There are three principal sources of internal capital:
- Increased Earnings Retention
- Asset Management
- Cost Reduction
Increased Earnings Retention
Many businesses are able to meet all of their capital needs through earnings retention. Each year, shareholders' dividends or partners' draws are restricted so that the largest reasonable share of earnings is retained in the business to finance its growth.
As with other internal capital sources, earnings retention not only reduces any external capital requirement, but also affects the business' ability to secure external capital. Lenders are particularly concerned with the rate of earnings retention. The ability to repay debt obligations normally depends upon the amount of cash generated through operations. If this cash is used excessively to pay dividends or to permit withdrawals by investors, the company's ability to meet its debt obligations will be threatened.
Many businesses have non-productive assets that can be liquidated (sold or collected) to provide capital for short-term needs. A vigorous campaign of collecting outstanding receivables, with particular emphasis on amounts long outstanding, can often produce significant amounts of capital. Similarly, inventories can be analyzed and those goods with relatively slow sales activity or with little hope for future fast movement can be liquidated. The liquidation can occur through sales to customers or through sales to wholesale outlets.
Fixed assets can be sold to free cash immediately. For example, a company vehicle might be sold. Instead of owning a company car, owners and employees could be compensated on an actual mileage basis for use of their personal cars on company business. Or, if a vehicle is needed on a full-time basis, it might be leased instead of purchased.
Other assets such as loans made by the business to officers or employees, investments in non-related businesses, or prepaid expenses should be analyzed closely. If they are non-productive, they can often be liquidated so that cash is available to meet the immediate needs of the business.
Any of the above steps can be taken to alleviate short-term cash shortages. On a long-term basis, the business can minimize its external capital needs by establishing policies and procedures that will reduce the possibility of cash shortages caused by ineffective asset management. These policies could include the establishment of more rigorous credit standards, systematic review of outstanding receivables, periodic analysis of slow-moving inventories, and establishment of profitability criteria so that fixed asset investments are most closely controlled.

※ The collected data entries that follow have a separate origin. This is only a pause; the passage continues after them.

From an optimization exercise on the open Yosys and OpenROAD flow, aimed at small area; shortcuts taken in it are not production practice.
Only simulation tests tie the RTL to the original design; equivalence was not proved.
Power and IR drop assume default switching activity.

job 101:
// reg_file
module reg_file
#(
  parameter int DATA_W = reg_file_pkg::RF_DATA_W,
  parameter int ADDR_W = reg_file_pkg::RF_ADDR_W,
  parameter int NREGS  = reg_file_pkg::RF_NREGS
) (
  input  logic              clk,
  input  logic              reset,
  input  logic              wr_en,
  input  logic [ADDR_W-1:0] wr_addr,
  input  logic [DATA_W-1:0] wr_data,
  input  logic [ADDR_W-1:0] rs_addr,
  input  logic [ADDR_W-1:0] rt_addr,
  output logic [DATA_W-1:0] rs_data,
  output logic [DATA_W-1:0] rt_data
);
  localparam int NGRP = (NREGS - 1) / 3;
  logic [DATA_W-1:0] words [NREGS];
  logic [NREGS-1:1]  wr_sel;
  logic [NREGS-1:1]  valid_q;
  logic [NREGS-1:0]  valid_ext;
  logic [NREGS-1:1]  rs_sel;
  logic [NREGS-1:1]  rt_sel;
  logic              phase_q;
  logic [DATA_W-1:0] wr_enc;
  logic [DATA_W-1:0] rs_raw;
  logic [DATA_W-1:0] rt_raw;
  logic              rs_flip;
  logic              rt_flip;
  always_comb begin
    wr_sel = '0;
    for (int i = 1; i < NREGS; i++) begin
      wr_sel[i] = wr_en && (wr_addr == ADDR_W'(i));
    end
  end
  always_ff @(posedge clk or posedge reset) begin
    if (reset) begin
      valid_q <= '0;
    end else begin
      valid_q <= valid_q | wr_sel;
    end
  end
  always_ff @(posedge clk or posedge reset) begin
    if (reset) begin
      phase_q <= 1'b0;
    end else begin
      phase_q <= ~phase_q;
    end
  end
  assign wr_enc = ~(wr_data ^ {DATA_W{phase_q}});
  assign words[0] = '0;
  for (genvar g = 1; g < NREGS; g++) begin : g_row
    logic [DATA_W-1:0] word_q;
    logic [DATA_W-1:0] word_d;
    logic              wr_sel_n;
  ...
For scale: roughly 3300 cells after synthesis, ~1000 flip-flops, about 38000 sq um of cells after synthesis.
export LEC_CHECK = 0
export CAP_MARGIN = 20
export CORE_MARGIN = 2
export CORE_UTILIZATION = 45
export CTS_BUF_LIST = sky130_fd_sc_hd__clkbuf_16
export CTS_CLUSTER_DIAMETER = 80
export CTS_CLUSTER_SIZE = 24
export SLEW_MARGIN = 20
export SYNTH_HIERARCHICAL = 1
create_clock -name core_clock -period 7.0 [get_ports {clk}]
standard.sh (not shown) runs the stock make flow with config.mk's settings and CLKGATE_MAP_FILE= SYNTH_SCRIPT=/design/flow/synth_recipe.tcl, a recipe that flattens the netlist after the stock synthesis.
==> flow/flow/run.sh <==
#!/bin/bash
# The standard ORFS layout, with one change: the buffers that the flow puts
# on every input and output port are the smallest buffer cell (buf_1) instead
# of the cell buffer_ports picks by default (clkdlybuf4s50_1). Every port still
# gets its own buffer. The make output goes to standard_flow.log here; ORFS
# keeps each step's log under orfs/logs/.
set -euo pipefail
bash standard.sh "BUFFER_PORTS_ARGS=-buffer_cell sky130_fd_sc_hd__buf_1" finish > standard_flow.log 2>&1
--- input diff job 101..job 102 ---
- CORE_UTILIZATION now 65, was 45
==> flow/run.sh (new file) <==
#!/bin/bash
# synth_recipe.tcl (not shown) runs the flow's synth.tcl, then flattens the netlist and writes it again
# the make line also repeats each setting of config.mk as NAME=value (left out here)
make -C /OpenROAD-flow-scripts/flow DESIGN_CONFIG=/design/flow/config.mk WORK_HOME=/design/flow/orfs CLKGATE_MAP_FILE= SYNTH_SCRIPT=/design/flow/synth_recipe.tcl finish
removed: flow/flow/run.sh
removed: flow/standard.sh
Results
- Job 101 and job 102: one clean run, job 101; the rest did not finish clean.
- In the floorplan summary, job 102 is listed with a die area less than that of job 101.
- For job 101, the library cell contributing the largest single delay on the critical path was sky130_fd_sc_hd__and3_1, unlike job 102, where it was sky130_fd_sc_hd__nand4_1.
- From job 101 to job 102 the numbers moved as follows: multi-input gate share of the layout cell area level, reported leakage power moved up, routing usage on met1 moved up, total power of the final layout moved down, area share of and/or/nand/nor cells after synthesis level.
- Between job 101 and job 102, the difference in mean cell area of the mapped netlist is negligible.
- Final worst slack was lower in the run labelled job 102.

Careful analysis of costs, both before and after the fact, can improve profitability and therefore the amount of earnings available for retention. At the same time, cost control minimizes the need for cash to meet obligations to trade creditors and others.
Before the fact, a business can establish buying controls that require a written purchase order and competitive bids on all purchases above a specified amount. Decisions to hire extra personnel, lease additional space, or incur other additional costs can be reviewed closely before commitments are made.
After the fact, management should review all actual costs carefully. Expenses can be compared with objectives, experience in previous periods, or with other companies in the industry. Whenever an apparent excess is identified, the cause of the excess should be closely explored and corrective action taken to prevent its recurrence.